Given the nature of the LSTM(being a recurrent network), the chart is just demonstrating how you go about passing in the data. The hidden layer, which gets passed back into each respective LSTM, will contain the relevant historical information for that sequence run(or should, after being trained sufficiently).

Answers to your questions:

  1. I doubt they mean feed in t+1 values for UF and UC at time t. Seems they mean t values for UF/UC, and feed the t-1 TF value.
  2. You’re giving the model the last settings used(i.e. the current state of the climate control system).

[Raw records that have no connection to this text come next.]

### src/rtl/rst_seq_pkg.sv
// Shared types and sizing helpers for the sequenced reset controller.
package rst_seq_pkg;

   typedef enum logic [1:0] {ASSERT, STRETCH, RELEASE, DONE} state_t;

   // One counter serves both the stretch and the inter-channel gap, so size it for the larger.
   function automatic int cnt_width(input int min_assert, input int step_gap);
      int m;
      m = (min_assert > step_gap) ? min_assert : step_gap;
      return (m < 1) ? 1 : $clog2(m + 1);
   endfunction

endpackage

### src/rtl/rst_sync_cell.sv
// Single-source reset synchroniser; controller reset forces the request asserted.
module rst_sync_cell #(
   parameter int SYNC_DEPTH = 2
) (
   input  logic clk,
   input  logic rst,
   input  logic async_in,
   output logic sync_out
);

   logic [SYNC_DEPTH-1:0] stage;

   always_ff @(posedge clk) begin
      if (rst) stage <= '0;
      else     stage <= {stage[SYNC_DEPTH-2:0], async_in};
   end

   assign sync_out = stage[SYNC_DEPTH-1];

endmodule
<file path="config.mk">
export PLATFORM = sky130hd
export DESIGN_NAME = pc_sequencer
export DESIGN_NICKNAME = d
export VERILOG_FILES = /design/src/rtl/pc_pkg.sv /design/src/rtl/ras_stack.sv /design/src/rtl/pc_sequencer.sv
export SDC_FILE = /design/constraint.sdc
export NUM_CORES = 1
export LEC_CHECK = 0
export ABC_AREA = 1
export BUFFER_PORTS_ARGS = -buffer_cell sky130_fd_sc_hd__buf_2
export CORE_ASPECT_RATIO = 1.5
export CORE_UTILIZATION = 47
export CTS_BUF_LIST = sky130_fd_sc_hd__clkbuf_4
export CTS_CLUSTER_DIAMETER = 30
export DETAILED_ROUTE_END_ITERATION = 8
export PLACE_DENSITY = 0.68
export SLEW_MARGIN = 15
export SYNTH_ARGS = -nofsm -noshare
export SYNTH_HDL_FRONTEND = slang
export SYNTH_HIERARCHICAL = 1
export SYNTH_SLANG_ARGS = --single-unit
</file>
<file path="constraint.sdc">
create_clock -name clk -period 5.1 [get_ports clk]
set_input_delay 1.275 -clock clk [delete_from_list [all_inputs] [get_ports clk]]
set_output_delay 1.275 -clock clk [all_outputs]
set_load 0.1 [all_outputs]
</file>
### src/rtl/bcd_digit_adj.sv
// Double-dabble digit correction: a BCD digit of 5 or more gets +3 so the
// following left shift carries correctly into the next decimal digit.
module bcd_digit_adj (
    input  logic [3:0] din,
    output logic [3:0] dout
);
    import bin2bcd_pkg::*;

    // Add-3 correction ahead of the shift
    always_comb begin
        dout = din;
        if (din >= BCD_ADJ_THRESH) begin
            dout = din + BCD_ADJ_ADD;
        end else begin
            dout = din;
        end
    end

endmodule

I was actually thinking about the same thing, but reading the paper again, it seems like they really predicted p time stemps ahead (which could be done with final layer of 12 neurons). But still, it seems to me, that they used the batch of data from t-l,…t (l is lookback window), which they fed into Dense layer,… then used CNN,… and then somehow flatten it and used into LSTM, otherwise, it just doesnt seems right only to use one time historical time stemp to predict p time stemps into the future. Honestly, the paper is nicely writte, but any references for pseudo code or something, and this high level explanation is just not enough,

Please review how LSTM layers work. They have a sequence dimension, so you can either do each step explicitly via a loop or pass it all in and let Pytorch do it under the hood(still via a loop).

I believe I know how the LSTM layer work :slight_smile: (but thanks for explanation), but what i dont understand is, how they train the model. I think, what you mentioned in your first answer seems to be very logical, but I believe they really used some lookback window, and they fed matrix of feature inputs from t-l…t. But how can i process them like that, if the first layer is Dense l. (I mean, i could use batch, but then what). And also it seems like, it is multiple step prediction, but not done in a for loop, but really p prediction point at one time.

The nn.Linear layer can take any number of dims. It will matmul the weights on dim=-1 and treat the other dims as batches. For example:

fc = nn.Linear(32, 64)

dummy_tensor = torch.rand((64, 10, 32)) # i.e. batch_size, sequence, features

output = fc(dummy_tensor)


The other dims can be dynamic, just the dim=-1 has to equal the layer in_features.